大学進学を機に実家を離れ、父とは距離を置いていました。
そんなJさんが就職して異動になった先に、父親にそっくりの威圧的な上司がいました。
毎日上司に怒られているうちに、会社へ行こうとすると吐き気がして、憂うつになるようになり、
みゆきクリニックへ来られました。
Jさんのような方の問題解決には、どうしたら良いでしょうか?
職場を異動してもらって、苦手な上司と離れれば良いのでしょうか?
それも、とりあえずの解決法としては必要ですね。
しかし、威圧的な上司はどこにでもいます。
その度に異動していたのでは大変です。
本質的な解決は、カウンセリングで、心の中の父親との関係を、整理しなおすことです。
Jさんは休職していましたが、会社へ行かなければ、何の症状もなく、問題もなく、
ハッピーに過ごされていましたので、薬は必要ないと判断し、薬は出さずに、カウンセリング中心の治療を始めました。

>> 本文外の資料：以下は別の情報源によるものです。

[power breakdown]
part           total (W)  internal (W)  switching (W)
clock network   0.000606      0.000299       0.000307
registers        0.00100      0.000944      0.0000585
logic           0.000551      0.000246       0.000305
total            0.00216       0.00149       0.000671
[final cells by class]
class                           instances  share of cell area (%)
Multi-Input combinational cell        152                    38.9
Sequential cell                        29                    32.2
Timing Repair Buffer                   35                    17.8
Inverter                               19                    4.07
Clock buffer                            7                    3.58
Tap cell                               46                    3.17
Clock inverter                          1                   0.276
===== src/rtl/cpu_pkg.sv =====
// Shared constants and encodings for the 8-bit pipelined CPU front end.
// Control_Unit uses the branch-select encoding; fetch uses its FSM states.
package cpu_pkg;

    localparam int PC_W    = 8;
    localparam int INSTR_W = 17;

    localparam logic [PC_W-1:0]    RESET_PC  = 8'h00;
    localparam logic [INSTR_W-1:0] NOP_INSTR = 17'h0;

    typedef enum logic [1:0] {
        S_BOOT,
        S_RUN,
        S_HOLD
    } fetch_state_e;

    typedef enum logic [1:0] {
        BS_NONE,
        BS_ZERO,
        BS_NZERO,
        BS_ALWAYS
    } bs_sel_e;

endpackage


===== src/rtl/fetch_skid_buffer.sv =====
// One-entry holding register for a ROM word that returned while decode stalled.
// clear wins over load so a redirect always discards the parked word.
module fetch_skid_buffer #(
    parameter int DATA_W = 17,
    parameter int TAG_W  = 8
) (
    input  logic              clk,
    input  logic              reset,
    input  logic              load,
    input  logic              clear,
    input  logic [DATA_W-1:0] data_in,
    input  logic [TAG_W-1:0]  tag_in,
    output logic [DATA_W-1:0] data,
    output logic [TAG_W-1:0]  tag,
    output logic              valid
);

    always_ff @(posedge clk or posedge reset) begin
        if (reset) begin
            data  <= '0;
            tag   <= '0;
            valid <= 1'b0;
        end else if (clear) begin
            valid <= 1'b0;
        end else if (load) begin
            data  <= data_in;
            tag   <= tag_in;
            valid <= 1'b1;
        end
    end

endmodule
--- src/rtl/mem_pkg.sv ---
// ---------------------------------------------------------------------------
// mem_pkg
// Shared constants and types for the MEM-stage store buffer.
//   ADDR_W    : memory index width compared and stored by the buffer
//   DATA_W    : data word width
//   SB_DEPTH  : default number of buffered stores
//   sb_entry_t: one buffered store {addr, data}
// ---------------------------------------------------------------------------
package mem_pkg;

  localparam int ADDR_W   = 4;
  localparam int DATA_W   = 32;
  localparam int SB_DEPTH = 4;

  typedef struct packed {
    logic [ADDR_W-1:0] addr;
    logic [DATA_W-1:0] data;
  } sb_entry_t;

endpackage

--- src/rtl/sb_match.sv ---
// ---------------------------------------------------------------------------
// sb_match
// Combinational youngest-match search over the store buffer entries.
//   entry_addr/entry_data : raw entry storage, indexed by slot
//   entry_valid           : per-slot valid mask
//   tail                  : next write slot (youngest entry is tail-1)
//   lookup_addr           : address being searched
//   hit / hit_data        : any valid match, and the data of the youngest one
// ---------------------------------------------------------------------------
module sb_match #(
  parameter int DEPTH  = 4,
  parameter int ADDR_W = 4,
  parameter int DATA_W = 32,
  parameter int PTR_W  = $clog2(DEPTH)
) (
  input  logic [DEPTH-1:0][ADDR_W-1:0] entry_addr,
  input  logic [DEPTH-1:0][DATA_W-1:0] entry_data,
  input  logic [DEPTH-1:0]             entry_valid,
  input  logic [PTR_W-1:0]             tail,
  input  logic [ADDR_W-1:0]            lookup_addr,
  output logic                         hit,
  output logic [DATA_W-1:0]            hit_data
);

  logic [PTR_W-1:0] idx;

  // Walk from oldest (tail-DEPTH) to youngest (tail-1); the last match
  // written wins, so the youngest store supplies the data.
  always_comb begin
    hit      = 1'b0;
    hit_data = '0;
    idx      = '0;
    for (int k = DEPTH - 1; k >= 0; k--) begin
      idx = tail - PTR_W'(k + 1);
      if (entry_valid[idx] && (entry_addr[idx] == lookup_addr)) begin
        hit      = 1'b1;
        hit_data = entry_data[idx];
      end
    end
  end

endmodule

--- src/rtl/store_buffer.sv ---
// ---------------------------------------------------------------------------
// store_buffer
// Write-posting buffer between the EX/MEM register and the single-port data
// memory. Stores are queued and drained whenever the port is free; loads have
// priority on the port; loads hitting a queued store are forwarded.
// Optional feature macro: STORE_BUF_FWD_EN (store-to-load forwarding). When
// undefined, a hitting load stalls until the matching stores have drained.
// Ports:
//   clk, rst             : clock, asynchronous active-high reset
//   Mem_Write_M/Read_M   : M-stage store / load request
//   ALU_result_M         : address (low ADDR_W bits used)
//   Write_Data_M         : store data
//   Stall_M              : request not accepted this cycle
//   Drain_Req            : empty the buffer, blocking new requests
//   Dmem_Busy            : NoC interface owns the memory port
//   Buf_Empty            : no pending stores
//   Dmem_Write/Read/Addr/Wdata/Rdata : data memory port
//   Load_Data            : load result, one cycle after accepted load
// ---------------------------------------------------------------------------
module store_buffer #(
  parameter int DEPTH  = mem_pkg::SB_DEPTH,
  parameter int ADDR_W = mem_pkg::ADDR_W,
  parameter int DATA_W = mem_pkg::DATA_W
) (
  input  logic              clk,
  input  logic              rst,
  input  logic              Mem_Write_M,
  input  logic              Mem_Read_M,
  input  logic [31:0]       ALU_result_M,
  input  logic [DATA_W-1:0] Write_Data_M,
  output logic              Stall_M,
  input  logic              Drain_Req,
  input  logic              Dmem_Busy,
  output logic              Buf_Empty,
  output logic              Dmem_Write,
  output logic              Dmem_Read,
  output logic [31:0]       Dmem_Addr,
  output logic [DATA_W-1:0] Dmem_Wdata,
  input  logic [DATA_W-1:0] Dmem_Rdata,
  output logic [DATA_W-1:0] Load_Data
);

  localparam int PTR_W = $clog2(DEPTH);
  localparam int CNT_W = PTR_W + 1;

  logic [DEPTH-1:0][ADDR_W-1:0] entry_addr_q;
  logic [DEPTH-1:0][DATA_W-1:0] entry_data_q;
  logic [DEPTH-1:0]             entry_valid;

  logic [PTR_W-1:0] head_q, head_d;
  logic [PTR_W-1:0] tail_q, tail_d;
  logic [CNT_W-1:0] count_q, count_d;
  logic             rd_q, rd_d;

  logic [ADDR_W-1:0] lookup_addr;
  logic              match_hit;
  logic [DATA_W-1:0] match_data;
  logic              is_store, is_load;
  logic              load_fwd, load_miss_go;
  logic              push, pop;

  logic unused_addr_hi;
  assign unused_addr_hi = ^ALU_result_M[31:ADDR_W];

  assign lookup_addr = ALU_result_M[ADDR_W-1:0];

  // A slot is valid when its distance from head is below the occupancy.
  for (genvar gi = 0; gi < DEPTH; gi++) begin : g_valid
    logic [PTR_W-1:0] offset;
    assign offset          = PTR_W'(gi) - head_q;
    assign entry_valid[gi] = {1'b0, offset} < count_q;
  end

  sb_match #(
    .DEPTH (DEPTH),
    .ADDR_W(ADDR_W),
    .DATA_W(DATA_W),
    .PTR_W (PTR_W)
  ) u_match (
    .entry_addr (entry_addr_q),
    .entry_data (entry_data_q),
    .entry_valid(entry_valid),
    .tail       (tail_q),
    .lookup_addr(lookup_addr),
    .hit        (match_hit),
    .hit_data   (match_data)
  );

`ifdef STORE_BUF_FWD_EN
  logic              hit_q, hit_d;
  logic [DATA_W-1:0] fwd_q, fwd_d;
`else
  logic unused_fwd;
  assign unused_fwd = ^match_data;
`endif

  always_comb begin
    // Simultaneous read+write is a store only.
    is_store     = Mem_Write_M;
    is_load      = Mem_Read_M & ~Mem_Write_M;
    load_miss_go = is_load & ~match_hit & ~Drain_Req & ~Dmem_Busy;
`ifdef STORE_BUF_FWD_EN
    load_fwd     = is_load & match_hit & ~Drain_Req;
`else
    load_fwd     = 1'b0;
`endif
    // Loads own the port first; a pop only uses an otherwise idle port.
    pop          = ~Dmem_Busy & ~load_miss_go & (count_q != '0);
    push         = is_store & ~Drain_Req & ((count_q != CNT_W'(DEPTH)) | pop);

    Stall_M      = (is_store & ~push) | (is_load & ~(load_fwd | load_miss_go));
    Dmem_Read    = load_miss_go;
    Dmem_Write   = pop;
    Dmem_Addr    = '0;
    Dmem_Wdata   = '0;
    if (load_miss_go) begin
      Dmem_Addr = 32'(lookup_addr);
    end else if (pop) begin
      Dmem_Addr  = 32'(entry_addr_q[head_q]);
      Dmem_Wdata = entry_data_q[head_q];
    end
    Buf_Empty    = (count_q == '0);

    head_d  = pop  ? head_q + 1'b1 : head_q;
    tail_d  = push ? tail_q + 1'b1 : tail_q;
    count_d = count_q + CNT_W'(push) - CNT_W'(pop);
    rd_d    = load_miss_go;
`ifdef STORE_BUF_FWD_EN
    hit_d     = load_fwd;
    fwd_d     = load_fwd ? match_data : '0;
    Load_Data = hit_q ? fwd_q : (rd_q ? Dmem_Rdata : '0);
`else
    Load_Data = rd_q ? Dmem_Rdata : '0;
`endif
  end

  always_ff @(posedge clk or posedge rst) begin
    if (rst) begin
      head_q  <= '0;
      tail_q  <= '0;
      count_q <= '0;
      rd_q    <= 1'b0;
`ifdef STORE_BUF_FWD_EN
      hit_q   <= 1'b0;
      fwd_q   <= '0;
`endif
    end else begin
      head_q  <= head_d;
      tail_q  <= tail_d;
      count_q <= count_d;
      rd_q    <= rd_d;
`ifdef STORE_BUF_FWD_EN
      hit_q   <= hit_d;
      fwd_q   <= fwd_d;
`endif
    end
  end

  // Entry payload needs no reset: validity comes from head/count only.
  always_ff @(posedge clk) begin
    if (push) begin
      entry_addr_q[tail_q] <= lookup_addr;
      entry_data_q[tail_q] <= Write_Data_M;
    end
  end

endmodule
--- config.mk ---
export PLATFORM = sky130hd
export DESIGN_NAME = store_buffer
export DESIGN_NICKNAME = d
export VERILOG_FILES = /design/src/rtl/mem_pkg.sv /design/src/rtl/sb_match.sv /design/src/rtl/store_buffer.sv
export SDC_FILE = /design/constraint.sdc
export NUM_CORES = 1
export LEC_CHECK = 0
export BUFFER_PORTS_ARGS = -buffer_cell sky130_fd_sc_hd__buf_2
export CAP_MARGIN = 20
export CORE_ASPECT_RATIO = 1.1
export CORE_UTILIZATION = 50
export DETAILED_ROUTE_END_ITERATION = 8
export PLACE_DENSITY_LB_ADDON = 0.05
export SYNTH_ARGS = -nofsm -noshare
export SYNTH_HDL_FRONTEND = slang
export SYNTH_SLANG_ARGS = --single-unit
--- constraint.sdc ---
create_clock -name clk -period 5.41 [get_ports clk]
set_input_delay 0.541 -clock clk [delete_from_list [all_inputs] [get_ports clk]]
set_output_delay 0.541 -clock clk [all_outputs]
set_load 0.1 [all_outputs]
==> key figures, run 1 <==
Critical path
  • Worst Path Max Fanout: 20
  • Crit path launch type: flip-flop
  • CP endpoint kind: output pin
  • Critical path startpoint: tail_q[0]
  • RR Startpoint: tail_q[0]
  • FF-to-FF path depth: 14
  • FF-to-FF setup slack: 1240 ps
  • R2R Path End: count_q[2]
  • CP required: between 4000 and 5000 ps
  • Crit Path Class: reg -> out
  • Worst EP arrival: ~4300 ps

Yosys
  • Most frequent cell after synthesis: edfxtp_1
  • Ys flop type: edfxtp_1
  • Netlist cell types: 47
  • Synthesized cell area: 0.007343 mm²
  • Yosys warns: 0
  • Synth top area share: 58.89%
  • Commonest cells in the netlist: 144 x edfxtp_1, 43 x mux4_2, 36 x and2_1
  • Synth Instances: 430
  • Ranking of synthesized cells by area: edfxtp_1 59%, mux4_2 13%, nor2b_2 3.1%, and2_1 3.1%, buf_4 3.0%
  • Area leader, netlist: edfxtp_1
  • Syn Area/Cell: 17.08 µm²
  • Post-synthesis sequential area ratio: 61.61%
  • Post-synth EDFFs: 144
  • FFs w/ async S/R, synth: approximately 5.3%
  • Seq cells post-synth: around 150

Pwr
  • Share of power burned in registers: between 20% and 30%
  • Switching part of the total power: approximately 44%
  • Total power: 5121 µW
  • Clock Power Share: between 20% and 30%
  • Peak supply drop: ~370 µV
  • NetSw: ~2200 µW
  • Comb power frac: 49.4%
  • Pwr Density: slightly below 600 mW/mm²
  • Cell Int Power: around 2900 µW
  • P_leak: around 0.0034 µW

STA
  • Clock skew: ~4.4 ps
  • Final Hold Vio Count: 0
  • Least-Margin Pin Slew: 1035 ps
  • Worst rel slew slack: 31.02%
  • Setup tns final: 0 ps
  • Fin crit share: around 90%
  • Fmax: between 0.2 and 0.25 GHz
  • Worst hold slack: just over 80 ps
  • Fin crit period: 4851 ps
  • Max-slew violations: 0
  • Final setup fails: 0
  • RSZ-0062 raised after global routing: no

Detailed routing
  • Drt wl/cell: between 15 and 20 µm
  • Final wirelength: 14,230 µm
  • Total number of vias: a little over 4k
  • Final ANT Viol Nets: 0
  • Initial DRC count: 158
  • DRC: 0
  • Vias per Instance: 5.219
  • Max Used Layer: met4
  • Met2 WL: roughly 7500 µm
  • Pre-Repair DR Iteration Count: 4
  • WL met3: between 800 and 900 µm
  • Routed length on met1: 5448 µm

CTS
  • Clk_lat worst skew: 410 ps
  • Max Buffers Root-to-Sink: 2
  • CTS root buf: clkbuf_16
  • CTS tree: built
  • Post-CTS Setup Inserts: 0
  • Clk slew on worst S/H paths: around 60 ps
  • Post-cts repair resize count: 0
  • Total clock buffers created by CTS: 17
  • Clock sink total: ~150
  • Htree depth: 4
  • Hold Buf Count CTS: 0

Finish
  • Fill count: about 1.1k
  • Layout area overhead: 17.84%
  • Layout cell share with drive strength beyond 1: between 40 and 50%
  • Layout Cells excl Fill: between 700 and 800
  • Nets: slightly below 700
  • # diodes: 0

Floorplanning
  • Die Y: approximately 130 µm
  • DIE AREA: between 0.015 and 0.02 mm²
  • Num rows: between 40 and 50
  • Starting Density: between 50% and 60%
  • DIE WIDTH: around 120 µm
  • Core Region: 0.01439 mm²
  • # IOs: 202

Placement
  • Routability cong.: roughly 0.77
  • IO buf count: 145
  • Dpl cells: between 700 and 800
  • HPWL Detailed: slightly above 9000 µm

GRT
  • Initial antenna violation count: 0
  • Pin count of the biggest net entering global routing: 38
  • First-pass GRT wire length: ~22,000 µm
  • Vias in the first global route: approximately 4.0k
  • Total Routing Usage GR: a little under 20%
  • Total gr overflow: 0

Worst hold path
  • HP Class: in -> async

Run status
  • Status: finished clean

Run
  • Max_cap viols: 0
[cell type report]
| cell class | instances | area (µm²) | area share [%] |
|---|---|---|---|
| Clock buffer | 18 | 429.2 | 4.960 |
| Tap cell | 192 | 240.2 | 2.776 |
| Multi-Input combinational cell | 241 | 2516 | 29.08 |
| Inverter | 9 | 33.78 | 0.3904 |
| Clock inverter | 14 | 108.9 | 1.258 |
| Sequential cell | 152 | 4527 | 52.31 |
| Timing Repair Buffer | 151 | 798.3 | 9.225 |
[worst max-delay path, cell delays in order (launching register included)]
cell and delay, ps:
dfrtp_1 350, inv_1 120, ha_1 510, buf_4 210, mux4_2 510, xor2_1 150
or4_4 480, o211ai_2 370, o21ai_4 290, buf_12 270, and2b_1 200, buf_2 420
[flip-flops by register name, summed over array words and instances (netlist names)]
register and flops:
entry_data_q 128, entry_addr_q 16, count_q 3, head_q 2, tail_q 2, rd_q 1
[how the worst max path moves through the flow]
stage	endpoint	slack, ps	cells past startpoint
3_3_place_gp	Dmem_Wdata[2]	1020	11
2_1_floorplan	Dmem_Read	490	13
4_1_cts	Dmem_Wdata[1]	510	11
5_1_grt	Dmem_Wdata[1]	370	11
3_5_place_dp	Dmem_Wdata[1]	970	11
6_report	Dmem_Wdata[1]	560	11
[per-layer routing]
layer  vias up  track usage, %
met2       145           34.42
li1       1885               -
met3        28           5.634
met1      1997           21.25
met4         0           10.33
met5         -               0
[stage by stage]
stage,area (µm²),utilization [%],setup WS (ps)
5_1_grt,8653,60.14,368.2
4_1_cts,8653,60.14,506.0
3_3_place_gp,8115,56.40,1019
3_5_place_dp,8115,56.40,967.6
2_1_floorplan,7445,-,488.6
6_report,8653,60.14,559.3
[cells by family (layout without fill, tap and decap cells)]
| group | count (synthesis) | after routing | share of synthesized area (%) |
|---|---|---|---|
| flip-flops | 152 | 152 | 61.61 |
| buffers and inverters | 64 | 192 | 5.572 |
| AO/OA/AOI/OAI | 27 | 27 | 2.829 |
| multiplexers | 57 | 57 | 16.43 |
| XOR/XNOR | 22 | 22 | 2.726 |
| other | 1 | 28 | 0.05107 |
| adder cells (fa/ha/maj) | 10 | 10 | 1.806 |
| AND/OR/NAND/NOR | 97 | 97 | 8.979 |
[cell usage in the layout, fill, tap and decap left out, drive strengths merged, types with 2 or more instances in the layout]
cell type  instances
o211ai             2
ha                 9
edfxtp           144
clkinv             9
nor2               9
o21ai              5
nand2              4
or4                2
nor4b              4
xnor2              9
mux2i              8
xor2              13
dfrtp              8
and2              36
clkbuf            18
o21a               2
nor3               5
inv               10
conb              28
a2111oi            2
clkinvlp           3
and2b              6
mux4              49
nor2b             28
buf              151
a31o               4
a21oi              6
[power groups by stage]
stage | clock network [µW] | registers [µW] | logic (µW)
global route | 1130 | 1540 | 2680
detailed placement | 0 | 1550 | 2560
global placement | 0 | 1540 | 2550
floorplan | 0 | 1500 | 2230
finish | 1070 | 1530 | 2530
CTS | 1090 | 1530 | 2570
Power figures use the tool's default switching activity.
==> inputs of run 2 (changes only) <==
--- a/config.mk
+++ b/config.mk
@@ -10,7 +10,7 @@
 export CORE_ASPECT_RATIO = 1.1
 export CORE_UTILIZATION = 50
 export DETAILED_ROUTE_END_ITERATION = 8
-export PLACE_DENSITY_LB_ADDON = 0.05
+export PLACE_DENSITY = 0.81
 export SYNTH_ARGS = -nofsm -noshare
 export SYNTH_HDL_FRONTEND = slang
 export SYNTH_SLANG_ARGS = --single-unit
==> run 2 against run 1 <==
  * Final area up 1.6%
  * Via count increased by 2.4%
  * Die area unchanged
  * Wire length is 0.55% higher
  * Sequential share of layout area decreased by 0.81 points
  * Clock-buffer cell count unchanged
  * Final cell count down 0.13%
  * Combinational power barely moved
  * Register-to-register slack worse by 220 ps
  * Critical path type unchanged
  * Critical endpoint is now Dmem_Wdata[9]
  * Largest power group unchanged
==> key figures, run 2 (synthesis results as in run 1) <==
Run status
  • Status: finished clean

Pwr
  • Peak supply drop: 341.8 µV (-8.6%)
  • Clock Power Share: 22.4% (+1.6 points)
  • Share of power burned in registers: 29.8% (about the same)
  • NetSw: 2316 µW (+3.0%)
  • Cell Int Power: 2989 µW (+4.0%)
  • Switching part of the total power: 43.66% (-0.24 points)
  • P_leak: 0.003404 µW (+1.5%)
  • Comb power frac: 47.8% (-1.6 points)
  • Total power: 5305 µW (+3.6%)
  • Pwr Density: 603.5 mW/mm² (+2.0%)

Finish
  • Fill count: 1,047 (-4.8%)
  • Max FFs per register: 128 (unchanged)
  • Nets: 683 (-0.15%)
  • Layout cell share with drive strength beyond 1: 45.03% (+0.59 points)
  • Most common cell after layout, fill and taps aside: edfxtp_1
  • Biggest regs: entry_data_q x128, entry_addr_q x16, count_q x3
  • Layout area overhead: 19.70%
  • Largest reg by FF count: entry_data_q
  • Most frequent cells in the layout: 144 x edfxtp_1, 139 x buf_2, 43 x mux4_2
  • # diodes: 0 (unchanged)

CTS
  • Max Buffers Root-to-Sink: 2 (unchanged)
  • Total clock buffers created by CTS: 17 (unchanged)
  • Hold Buf Count CTS: 0 (unchanged)
  • Htree depth: 4 (unchanged)
  • Clk_lat worst skew: 410 ps (about the same)
  • Post-CTS Setup Inserts: 0 (unchanged)
  • Clk slew on worst S/H paths: 70 ps (about the same)
  • Post-cts repair resize count: 0 (unchanged)
  • CTS root buf: clkbuf_16
  • CTS tree: built
  • Clock sink total: 152 (unchanged)

Floorplanning
  • # IOs: 202 (unchanged)
  • Core Region: 0.01439 mm² (unchanged)
  • Die Y: 129.1 µm (unchanged)
  • Starting Density: 51.03% (unchanged)
  • DIE WIDTH: 117.6 µm (unchanged)
  • Num rows: 46 (unchanged)
  • DIE AREA: 0.01518 mm² (unchanged)

Detailed routing
  • Drt wl/cell: 18.43 µm (+0.68%)
  • Vias per Instance: 5.351 (+2.5%)
  • Total number of vias: 4,152 (+2.4%)
  • Final ANT Viol Nets: 0 (unchanged)
  • Initial DRC count: 185 (+17%)
  • DRC: 0 (unchanged)
  • Pre-Repair DR Iteration Count: 4 (unchanged)
  • Final wirelength: 14,300 µm (+0.55%)

STA
  • RSZ-0062 raised after global routing: no
  • Least-Margin Pin Slew: 1032 ps (-3.222 ps)
  • Fin crit share: 92.74% (+3.1 points)
  • Max-slew violations: 0 (unchanged)
  • Worst rel slew slack: 31.23% (+0.21 points)
  • Setup tns final: 0 ps (unchanged)
  • Clock skew: 14.57 ps (+10.17 ps)
  • Fmax: 0.1993 GHz (-3.3%)
  • Worst hold slack: 71.02 ps (-11.69 ps)
  • Fin crit period: 5017 ps (+166.5 ps)
  • Final Hold Vio Count: 0 (unchanged)
  • Final setup fails: 0 (unchanged)

Critical path
  • Crit path max-delay family: buffers and inverters
  • CP endpoint kind: output pin
  • Crit Path Class: reg -> out
  • FF-to-FF setup slack: 1020 ps (-220 ps)
  • Worst EP arrival: 4480 ps (+170 ps)
  • Largest stage delay on the critical path: 650 ps (+140 ps)
  • CP required: 4870 ps (about the same)
  • CP Cell Sequence: inv_1, ha_1, mux4_1, xor2_1, or4_4, o211ai_2, o21ai_4, buf_12, nor2b_2, buf_2
  • Crit-path slowest cell: dfrtp_1
  • Worst Path Max Fanout: 22 (+10%)
  • CP bufs+invs: 3 (-1)
  • Crit path launch type: flip-flop

GRT
  • Pin count of the biggest net entering global routing: 37 (-2.6%)
  • Initial antenna violation count: 0 (unchanged)
  • Total Routing Usage GR: 19.43% (+0.047 points)
  • First-pass GRT wire length: 21,820 µm (+0.89%)
  • Vias in the first global route: 4,191 (+3.9%)
  • Total gr overflow: 0 (unchanged)

Placement
  • IO buf count: 145 (unchanged)
  • Routability cong.: 0.7901 (+3.0%)
  • HPWL Detailed: 9449 µm (+3.8%)

Worst hold path
  • HP Class: in -> async

Run
  • Max_cap viols: 0 (unchanged)
-- run 2: per-layer routing --
metal  up-vias  global-route usage [%]  routed length [µm]
li1       1873                       -                   -
met1      2073                   19.47                5077
met2       188                   35.54                7718
met3        18                   6.646                1032
met4         0                   11.01                 473
met5         -                       0                   0
-- run 2: power by group through the flow --
stage | registers, µW | clock network [µW] | logic (µW)
after floorplan | 1500 | 0 | 2230
after global placement | 1600 | 0 | 2510
after detailed placement | 1610 | 0 | 2540
after CTS | 1590 | 1210 | 2560
after global routing | 1610 | 1250 | 2670
final | 1580 | 1190 | 2530
-- run 2: final timing paths --
| path | start | to | depth (start not counted) |
|---|---|---|---|
| worst min-delay path | rst | count_q[1] | 2 |
| worst min register to register | count_q[0] | count_q[0] | 1 |
| max in group asynchronous | rst | head_q[1] | 2 |
| min in group clk | Write_Data_M[9] | entry_data_q[105] | 1 |
| worst max register to register | tail_q[1] | count_q[2] | 13 |
| worst max-delay path | tail_q[1] | Dmem_Wdata[9] | 10 |
-- run 2: through the flow --
step	instances	setup slack, ps	utilization, %	area, µm²
after floorplan	457	488.6	-	7445
after global placement	744	890.6	56.87	8183
after detailed placement	744	827.0	56.87	8183
after CTS	776	353.8	61.09	8790
after global routing	776	153.5	61.09	8790
final	776	392.8	61.09	8790
-- run 2: cell type report --
| class | instances | area [µm²] | area share, % |
|---|---|---|---|
| multi-input cells | 241 | 2516 | 28.63 |
| clock inverters | 14 | 177.7 | 2.021 |
| inverters | 9 | 33.78 | 0.3843 |
| clock buffers | 18 | 429.2 | 4.883 |
| well taps | 192 | 240.2 | 2.733 |
| repair buffers | 150 | 865.8 | 9.851 |
| flip-flops and latches | 152 | 4527 | 51.50 |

休職中のJさんに、ある時、会社の産業医の面談がありました。
会社の産業医は、ある大学の精神科の教授です。
精神科教授は、こう言ったそうです。
「みゆきクリニックから、薬が出ていない?
会社を休んでいる患者に薬を出さないなんて、とんでもない医者だ。
そういう医者は信用できない、病院を変わりなさい。私の知り合いの診療所を紹介するから」
会社を休職している=薬の治療 と、その教授は短絡的に考えているようです。
Jさんのような人に薬が必要ではないことも、
この場合に薬はかえって有害であることも、少し考えれば分かることだと思うのですが、
休職中の人の治療=薬
と硬直的に考えている医師は、残念ながら非常に多いのです。
しかしそれが医科大学の教授となると、そのような教授に指導を受ける若い医師や医学生は、
果たしてどうなるのでしょう・・・?
日本のメンタルヘルスの未来が心配です。